**WHAT IS BEING ASKED:** Go through the entries below and print, exactly, the lines starting at the one with "nand2_1 | 46 |" and ending at the one with "inverter | 39 | 151", keeping both ends and no others.

**EXERCISE INPUTS:**
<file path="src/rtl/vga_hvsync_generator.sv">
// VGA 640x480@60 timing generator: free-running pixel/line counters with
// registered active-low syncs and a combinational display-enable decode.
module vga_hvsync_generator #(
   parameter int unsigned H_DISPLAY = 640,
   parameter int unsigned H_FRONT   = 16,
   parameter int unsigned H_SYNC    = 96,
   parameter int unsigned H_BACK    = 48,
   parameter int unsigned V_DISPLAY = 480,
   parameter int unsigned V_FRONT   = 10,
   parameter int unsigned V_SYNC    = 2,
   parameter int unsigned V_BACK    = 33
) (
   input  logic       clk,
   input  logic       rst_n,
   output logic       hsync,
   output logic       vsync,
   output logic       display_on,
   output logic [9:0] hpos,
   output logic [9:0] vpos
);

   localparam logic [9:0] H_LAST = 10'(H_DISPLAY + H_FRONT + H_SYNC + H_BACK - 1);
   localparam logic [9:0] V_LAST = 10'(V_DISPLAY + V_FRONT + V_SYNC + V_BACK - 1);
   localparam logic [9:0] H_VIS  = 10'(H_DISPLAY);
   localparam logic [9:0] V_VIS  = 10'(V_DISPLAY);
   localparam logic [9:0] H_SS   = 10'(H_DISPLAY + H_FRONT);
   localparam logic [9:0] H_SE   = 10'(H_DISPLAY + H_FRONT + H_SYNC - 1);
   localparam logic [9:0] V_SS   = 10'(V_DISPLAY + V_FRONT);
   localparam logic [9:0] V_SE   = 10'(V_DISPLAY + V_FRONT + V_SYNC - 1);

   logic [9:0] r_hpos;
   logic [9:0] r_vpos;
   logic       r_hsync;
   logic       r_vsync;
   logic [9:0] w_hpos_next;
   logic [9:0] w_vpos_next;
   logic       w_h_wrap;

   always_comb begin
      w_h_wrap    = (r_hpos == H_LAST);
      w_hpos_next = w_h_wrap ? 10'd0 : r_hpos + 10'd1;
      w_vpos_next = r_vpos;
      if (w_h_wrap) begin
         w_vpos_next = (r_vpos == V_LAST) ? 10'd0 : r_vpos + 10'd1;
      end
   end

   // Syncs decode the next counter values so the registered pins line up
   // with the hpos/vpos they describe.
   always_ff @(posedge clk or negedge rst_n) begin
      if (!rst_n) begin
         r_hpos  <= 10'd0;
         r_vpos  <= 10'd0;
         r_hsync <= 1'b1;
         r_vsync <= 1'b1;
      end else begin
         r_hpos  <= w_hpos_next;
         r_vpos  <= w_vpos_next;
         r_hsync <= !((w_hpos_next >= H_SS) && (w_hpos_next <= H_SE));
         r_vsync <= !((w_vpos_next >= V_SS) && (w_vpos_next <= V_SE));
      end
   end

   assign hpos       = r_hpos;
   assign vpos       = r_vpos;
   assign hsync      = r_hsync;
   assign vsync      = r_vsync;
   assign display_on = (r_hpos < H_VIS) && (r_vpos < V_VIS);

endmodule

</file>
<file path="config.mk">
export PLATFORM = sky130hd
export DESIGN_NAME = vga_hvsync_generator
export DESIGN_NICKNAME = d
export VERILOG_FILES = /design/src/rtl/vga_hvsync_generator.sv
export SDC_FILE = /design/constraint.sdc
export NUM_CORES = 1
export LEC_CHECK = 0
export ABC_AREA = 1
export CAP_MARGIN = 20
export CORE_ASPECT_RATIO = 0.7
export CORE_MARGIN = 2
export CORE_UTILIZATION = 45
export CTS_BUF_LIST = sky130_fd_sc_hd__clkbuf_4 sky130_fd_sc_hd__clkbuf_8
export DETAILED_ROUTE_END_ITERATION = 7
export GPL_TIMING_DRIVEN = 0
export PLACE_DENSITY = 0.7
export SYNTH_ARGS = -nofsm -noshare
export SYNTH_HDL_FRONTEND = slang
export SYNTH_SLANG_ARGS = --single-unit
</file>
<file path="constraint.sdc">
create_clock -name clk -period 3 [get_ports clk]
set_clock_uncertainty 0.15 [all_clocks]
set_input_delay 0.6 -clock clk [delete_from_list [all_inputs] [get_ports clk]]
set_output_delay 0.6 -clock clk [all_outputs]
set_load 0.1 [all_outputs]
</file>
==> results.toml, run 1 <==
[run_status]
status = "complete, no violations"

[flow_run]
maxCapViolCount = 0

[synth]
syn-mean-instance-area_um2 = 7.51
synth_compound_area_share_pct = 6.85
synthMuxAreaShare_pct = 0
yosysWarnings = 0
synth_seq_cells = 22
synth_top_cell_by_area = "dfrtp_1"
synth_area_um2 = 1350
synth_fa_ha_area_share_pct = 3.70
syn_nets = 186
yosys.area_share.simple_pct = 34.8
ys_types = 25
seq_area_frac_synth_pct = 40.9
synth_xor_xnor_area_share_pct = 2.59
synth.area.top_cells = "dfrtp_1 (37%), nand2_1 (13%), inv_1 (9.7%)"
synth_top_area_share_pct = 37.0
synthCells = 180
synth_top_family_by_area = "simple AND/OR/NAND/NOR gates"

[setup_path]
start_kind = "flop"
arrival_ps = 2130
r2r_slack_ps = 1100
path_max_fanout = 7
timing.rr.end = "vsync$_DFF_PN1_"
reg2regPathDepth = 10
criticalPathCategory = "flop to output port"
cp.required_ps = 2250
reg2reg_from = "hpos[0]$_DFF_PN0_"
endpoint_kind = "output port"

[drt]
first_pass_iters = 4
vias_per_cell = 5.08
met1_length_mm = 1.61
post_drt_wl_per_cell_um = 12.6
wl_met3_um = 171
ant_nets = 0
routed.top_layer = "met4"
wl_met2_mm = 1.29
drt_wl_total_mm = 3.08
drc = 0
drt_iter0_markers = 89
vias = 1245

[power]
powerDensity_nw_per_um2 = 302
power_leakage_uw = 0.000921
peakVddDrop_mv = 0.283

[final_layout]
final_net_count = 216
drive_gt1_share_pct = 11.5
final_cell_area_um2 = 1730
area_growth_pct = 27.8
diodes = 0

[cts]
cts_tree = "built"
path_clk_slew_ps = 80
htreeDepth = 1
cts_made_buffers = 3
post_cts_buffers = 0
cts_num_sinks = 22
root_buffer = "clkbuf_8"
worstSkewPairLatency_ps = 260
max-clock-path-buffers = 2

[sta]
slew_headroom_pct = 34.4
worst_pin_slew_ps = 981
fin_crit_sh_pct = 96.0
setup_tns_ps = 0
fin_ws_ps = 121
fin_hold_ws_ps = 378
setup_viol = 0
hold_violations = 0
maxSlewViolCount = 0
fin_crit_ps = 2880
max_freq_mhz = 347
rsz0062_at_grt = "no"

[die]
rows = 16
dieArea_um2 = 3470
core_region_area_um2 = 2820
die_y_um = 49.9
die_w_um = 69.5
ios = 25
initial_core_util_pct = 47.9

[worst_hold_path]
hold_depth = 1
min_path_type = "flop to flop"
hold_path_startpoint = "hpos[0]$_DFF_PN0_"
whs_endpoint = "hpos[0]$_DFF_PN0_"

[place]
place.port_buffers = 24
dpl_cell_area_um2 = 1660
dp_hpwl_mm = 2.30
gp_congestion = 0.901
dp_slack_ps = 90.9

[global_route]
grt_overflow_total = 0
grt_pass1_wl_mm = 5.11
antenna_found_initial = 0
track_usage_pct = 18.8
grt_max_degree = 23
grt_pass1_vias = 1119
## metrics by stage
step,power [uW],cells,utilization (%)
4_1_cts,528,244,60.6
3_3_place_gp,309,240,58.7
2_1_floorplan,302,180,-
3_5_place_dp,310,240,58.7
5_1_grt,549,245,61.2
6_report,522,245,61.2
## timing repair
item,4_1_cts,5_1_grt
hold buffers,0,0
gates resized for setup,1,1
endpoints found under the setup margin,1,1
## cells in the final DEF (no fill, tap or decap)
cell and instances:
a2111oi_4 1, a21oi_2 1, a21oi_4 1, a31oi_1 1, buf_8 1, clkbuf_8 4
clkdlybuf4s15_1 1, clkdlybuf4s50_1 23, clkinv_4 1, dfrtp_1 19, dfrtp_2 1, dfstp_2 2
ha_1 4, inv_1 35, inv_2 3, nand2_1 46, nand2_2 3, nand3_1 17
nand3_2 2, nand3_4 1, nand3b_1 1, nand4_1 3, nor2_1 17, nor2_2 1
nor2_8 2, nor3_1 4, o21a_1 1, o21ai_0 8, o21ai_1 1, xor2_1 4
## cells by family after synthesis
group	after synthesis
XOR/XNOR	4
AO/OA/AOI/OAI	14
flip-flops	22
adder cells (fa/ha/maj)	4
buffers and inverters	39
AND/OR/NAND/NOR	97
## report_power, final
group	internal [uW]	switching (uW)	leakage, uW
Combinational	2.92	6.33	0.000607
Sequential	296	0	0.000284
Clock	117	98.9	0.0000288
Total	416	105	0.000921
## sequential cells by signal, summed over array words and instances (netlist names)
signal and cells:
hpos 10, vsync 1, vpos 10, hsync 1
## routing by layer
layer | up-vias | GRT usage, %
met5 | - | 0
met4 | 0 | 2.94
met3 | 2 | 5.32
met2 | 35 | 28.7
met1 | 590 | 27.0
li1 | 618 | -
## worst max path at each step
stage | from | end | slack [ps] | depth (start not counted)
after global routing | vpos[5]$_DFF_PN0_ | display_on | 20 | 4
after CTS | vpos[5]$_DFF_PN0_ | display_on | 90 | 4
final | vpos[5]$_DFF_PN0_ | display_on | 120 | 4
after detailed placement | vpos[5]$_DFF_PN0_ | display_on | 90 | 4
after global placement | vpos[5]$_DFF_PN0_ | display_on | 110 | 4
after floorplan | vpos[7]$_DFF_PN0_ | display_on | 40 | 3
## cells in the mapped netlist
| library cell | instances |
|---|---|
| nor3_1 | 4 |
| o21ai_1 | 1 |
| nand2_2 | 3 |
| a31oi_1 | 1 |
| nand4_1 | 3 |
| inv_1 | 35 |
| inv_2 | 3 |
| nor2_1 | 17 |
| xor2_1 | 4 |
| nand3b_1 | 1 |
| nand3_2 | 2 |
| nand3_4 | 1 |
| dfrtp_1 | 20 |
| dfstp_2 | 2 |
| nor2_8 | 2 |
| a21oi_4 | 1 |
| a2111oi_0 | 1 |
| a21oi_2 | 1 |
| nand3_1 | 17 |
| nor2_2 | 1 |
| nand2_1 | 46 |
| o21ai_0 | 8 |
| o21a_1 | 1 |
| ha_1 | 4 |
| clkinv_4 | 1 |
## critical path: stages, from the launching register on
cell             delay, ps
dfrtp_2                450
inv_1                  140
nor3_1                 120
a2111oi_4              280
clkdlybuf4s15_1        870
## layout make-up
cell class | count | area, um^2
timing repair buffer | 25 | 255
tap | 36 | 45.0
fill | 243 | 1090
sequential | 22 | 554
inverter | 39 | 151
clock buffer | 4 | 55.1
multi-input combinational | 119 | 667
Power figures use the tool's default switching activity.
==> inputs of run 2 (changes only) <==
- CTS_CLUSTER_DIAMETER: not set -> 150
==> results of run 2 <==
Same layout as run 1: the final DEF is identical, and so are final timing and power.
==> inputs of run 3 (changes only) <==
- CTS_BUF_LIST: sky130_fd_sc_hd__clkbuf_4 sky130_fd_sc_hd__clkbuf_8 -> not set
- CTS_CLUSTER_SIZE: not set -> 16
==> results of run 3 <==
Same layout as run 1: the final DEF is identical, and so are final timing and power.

**RESPONSE TO THIS TASK:**
| nand2_1 | 46 |
| o21ai_0 | 8 |
| o21a_1 | 1 |
| ha_1 | 4 |
| clkinv_4 | 1 |
## critical path: stages, from the launching register on
cell             delay, ps
dfrtp_2                450
inv_1                  140
nor3_1                 120
a2111oi_4              280
clkdlybuf4s15_1        870
## layout make-up
cell class | count | area, um^2
timing repair buffer | 25 | 255
tap | 36 | 45.0
fill | 243 | 1090
sequential | 22 | 554
inverter | 39 | 151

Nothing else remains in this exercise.